Ülkede askeri vesayetten söz edildiği zamanlarda bile; siyasilerin çapsızlığının sebep olduğu sorunların giderilmesinde askeri göreve davet acziyetinin ve teslimiyetçi politikaların etkili olduğu açıktır. Tam da burada, o kritik günlerde rahmetli bilge lider Aykut Edibali’nin büyük bir vukufiyetle Hz. Ali’nin, Mısır Valisi Eşter’e yazdığı mektubu gündeme getirdiğini hatırlatmak bir vefa gereğidir. Ülkeyi yönetecek elbette ki sivil otoritedir. Ancak bu yapılırken askerin şerefi ve itibarı ile oynanması da; Allah korusun, ülkenin savunmasını ve güvenliğini canları pahasına ifa eden askerin moral ve motivasyonunu yerle bir etmektir ki sonu fecaattir.

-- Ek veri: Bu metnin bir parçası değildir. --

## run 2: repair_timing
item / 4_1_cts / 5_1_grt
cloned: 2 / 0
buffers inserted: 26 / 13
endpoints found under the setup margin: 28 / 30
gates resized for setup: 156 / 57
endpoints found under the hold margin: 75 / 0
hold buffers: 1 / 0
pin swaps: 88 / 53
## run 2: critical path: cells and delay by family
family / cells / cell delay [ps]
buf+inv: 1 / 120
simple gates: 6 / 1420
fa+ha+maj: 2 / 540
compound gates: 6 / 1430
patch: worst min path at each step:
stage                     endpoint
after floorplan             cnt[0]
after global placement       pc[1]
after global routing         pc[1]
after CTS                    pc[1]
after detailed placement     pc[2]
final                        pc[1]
$ cat config.mk
export PLATFORM = sky130hd
export DESIGN_NAME = sdram_init_writer
export DESIGN_NICKNAME = d
export VERILOG_FILES = /design/src/rtl/sdram_init_writer.sv
export SDC_FILE = /design/constraint.sdc
export NUM_CORES = 1
export LEC_CHECK = 0
export ABC_AREA = 1
export BUFFER_PORTS_ARGS = -buffer_cell sky130_fd_sc_hd__buf_2
export CAP_MARGIN = 20
export CORE_MARGIN = 2
export CORE_UTILIZATION = 56
export CTS_BUF_LIST = sky130_fd_sc_hd__clkbuf_8
export CTS_CLUSTER_SIZE = 8
export DETAILED_ROUTE_END_ITERATION = 10
export PLACE_DENSITY = 0.78
export SKIP_LAST_GASP = 1
export SYNTH_ARGS = -nofsm -noshare
export SYNTH_HDL_FRONTEND = slang
export SYNTH_SLANG_ARGS = --single-unit
$ cat constraint.sdc
create_clock -name clk50 -period 3.5 [get_ports clk50]
set_clock_uncertainty 0.15 [all_clocks]
set_input_delay 0.7 -clock clk50 [delete_from_list [all_inputs] [get_ports clk50]]
set_output_delay 0.7 -clock clk50 [all_outputs]
set_load 0.01 [all_outputs]
$ cat src/rtl/sdram_init_writer.sv
// sdram_init_writer: buffers {address, data} words offered by an upstream
// loader in a small FIFO and writes them to SDRAM over Avalon-MM.
//
// Parameters
//   FIFO_DEPTH     word buffer depth (power of two, 2..64)
//   ADDR_W         SDRAM word-address width
// Ports
//   clk50          sole clock, rising edge
//   reset          synchronous active-high reset
//   ram_we         upstream offers a word (held until accepted)
//   ram_address    word address of the offered word
//   ram_data       offered data word
//   ram_op_begun   accept strobe; the offered word is pushed this edge
//   up_init_done   upstream has offered every word
//   up_init_error  upstream initialization failed
//   avm_address    Avalon-MM word address (FIFO head)
//   avm_writedata  Avalon-MM write data (FIFO head)
//   avm_byteenable always both bytes
//   avm_write      Avalon-MM write request (FIFO not empty)
//   avm_waitrequest controller stall
//   words_written  count of completed Avalon writes (wraps)
//   load_done      every accepted word has reached SDRAM
//   load_error     sticky upstream error
module sdram_init_writer #(
   parameter int FIFO_DEPTH = 8,
   parameter int ADDR_W     = 25
) (
   input  logic              clk50,
   input  logic              reset,
   input  logic              ram_we,
   input  logic [ADDR_W-1:0] ram_address,
   input  logic [15:0]       ram_data,
   output logic              ram_op_begun,
   input  logic              up_init_done,
   input  logic              up_init_error,
   output logic [ADDR_W-1:0] avm_address,
   output logic [15:0]       avm_writedata,
   output logic [1:0]        avm_byteenable,
   output logic              avm_write,
   input  logic              avm_waitrequest,
   output logic [ADDR_W-1:0] words_written,
   output logic              load_done,
   output logic              load_error
);

   localparam int PW = (FIFO_DEPTH > 1) ? $clog2(FIFO_DEPTH) : 1;
   localparam int CW = $clog2(FIFO_DEPTH) + 1;
   localparam int EW = ADDR_W + 16;

   localparam logic [CW-1:0] DEPTH = CW'(FIFO_DEPTH);
   localparam logic [CW-1:0] ONE   = CW'(1);

   typedef enum logic [1:0] {
      RUN   = 2'd0,
      DRAIN = 2'd1,
      DONE  = 2'd2,
      ERROR = 2'd3
   } state_t;

   state_t state;
   state_t state_nx;

   logic [PW-1:0]  wr_ptr;
   logic [PW-1:0]  rd_ptr;
   logic [CW-1:0]  count;
   logic [EW-1:0]  mem [FIFO_DEPTH];
   logic [EW-1:0]  head;
   logic           push;
   logic           pop;
   logic           flush;
   logic           active;

   // Pushes only in RUN and only while there is room; a pop in the
   // same cycle does not free a slot for the offered word.
   assign push         = ram_we & (count < DEPTH) & (state == RUN);
   assign ram_op_begun = push;

   assign active    = (state == RUN) | (state == DRAIN);
   assign avm_write = active & (count != '0);
   assign pop       = avm_write & ~avm_waitrequest;

   // Storage is not reset, so the head is masked whenever it is not valid.
   assign head          = mem[rd_ptr];
   assign avm_address   = avm_write ? head[EW-1:16] : '0;
   assign avm_writedata = avm_write ? head[15:0] : '0;

   assign avm_byteenable = 2'b11;
   assign load_done      = (state == DONE);
   assign load_error     = (state == ERROR);

   always_comb begin
      state_nx = state;
      flush    = 1'b0;
      case (state)
         RUN: begin
            if (up_init_error) begin
               state_nx = ERROR;
               flush    = 1'b1;
            end else if (up_init_done) begin
               state_nx = DRAIN;
            end
         end
         DRAIN: begin
            // Finish on the edge that retires the last buffered word.
            if ((count == '0) || (pop && (count == ONE))) begin
               state_nx = DONE;
            end
         end
         DONE:    state_nx = DONE;
         ERROR:   state_nx = ERROR;
         default: state_nx = RUN;
      endcase
   end

   always_ff @(posedge clk50) begin
      if (reset) begin
         state         <= RUN;
         wr_ptr        <= '0;
         rd_ptr        <= '0;
         count         <= '0;
         words_written <= '0;
      end else begin
         state <= state_nx;
         if (pop) begin
            words_written <= words_written + ADDR_W'(1);
         end
         if (flush) begin
            wr_ptr <= '0;
            rd_ptr <= '0;
            count  <= '0;
         end else begin
            if (push) begin
               wr_ptr <= wr_ptr + PW'(1);
            end
            if (pop) begin
               rd_ptr <= rd_ptr + PW'(1);
            end
            case ({push, pop})
               2'b10:   count <= count + ONE;
               2'b01:   count <= count - ONE;
               default: count <= count;
            endcase
         end
      end
   end

   always_ff @(posedge clk50) begin
      if (push) begin
         mem[wr_ptr] <= {ram_address, ram_data};
      end
   end

endmodule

Geçmişte yaşadıklarımızın olabildiği kadar kısa bir özetini hatırlatmaya çalışmamızın sebebi; tam da ilk kez bu yıl Kara, Deniz ve Hava Harp Okullarında TSK’da birinciliğin kadın subaylarımızdan çıktığının sevincini yaşayalım derken; Kara Harp Okulundaki mezuniyet töreni sonrasında yaşananlar ve tepkilerin değerlendirmeye muhtaç olmasıdır. Birinci kadın subayımızın öncülüğünde bir grup yeni teğmenin ‘Mustafa Kemal’in askerleyiz’ diye alternatif yemin yapmaları eleştirilebilir bir disiplin sorunu olarak görülebilir. Ama buradan, hakaretlere varacak tarzda hemen darbe, askeri vesayetin hortlaması, emperyalist iş birliği sonuçlarının çıkarılması vahim bir hatadır. Hele hele güya iç-dış bağlantı gibi vehimlerle bu yeni teğmenlerin ihraç edilmesi devlet şefkat ve merhametine yakışmayacağı gibi, adil de olmaz. Galiba toplumsal bir zafiyetimiz de her olaya gerektiği kadar değil de ölçüsüzce tepki vermek. Başta ana muhalefet partisi olmak üzere bazı yazar çizerin de bu kılıçların cumhurbaşkanına çekildiği yönündeki tezviratı, siyasi iktidarın konuya dört elle sarılmasına sebep oldu. Anlaşılan bazı zevat, kurmay subayların tecrübelerini bildiğinden, yeni teğmenlere sığınmışlar. Boş yere umutlanmasınlar, gözbebeğimiz gibi korumamız gereken silahlı kuvvetlerin sahip olduğu bu tecrübeye, onlar da iktidarın veya muhalefetin bu oyununa gelmeyecek kadar sahiptirler. Bu arada hemen eklemek gerekir ki MSB kaynaklarına dayanılarak yapılan açıklamada; “…Bahse konu ant, ilk defa 29 Ocak 1999’den itibaren …Her Seviyede Yapılacak Diploma ve Sancak Devir–Teslim İle Yeni Öğretim ve Eğitim Yılı Açılış Törenleri Yönergesi’ ne eklenmiş ve mezuniyet törenlerinde uygulanmasına başlanmıştır. 29 Mart 2023’te Milli Savunma Üniversitesi Tören Yönergesi’nde yapılan değişiklikle törenlerde yapılacak mezuniyet andı şimdiki halini almıştır.” görüşlerine yer verilmiştir.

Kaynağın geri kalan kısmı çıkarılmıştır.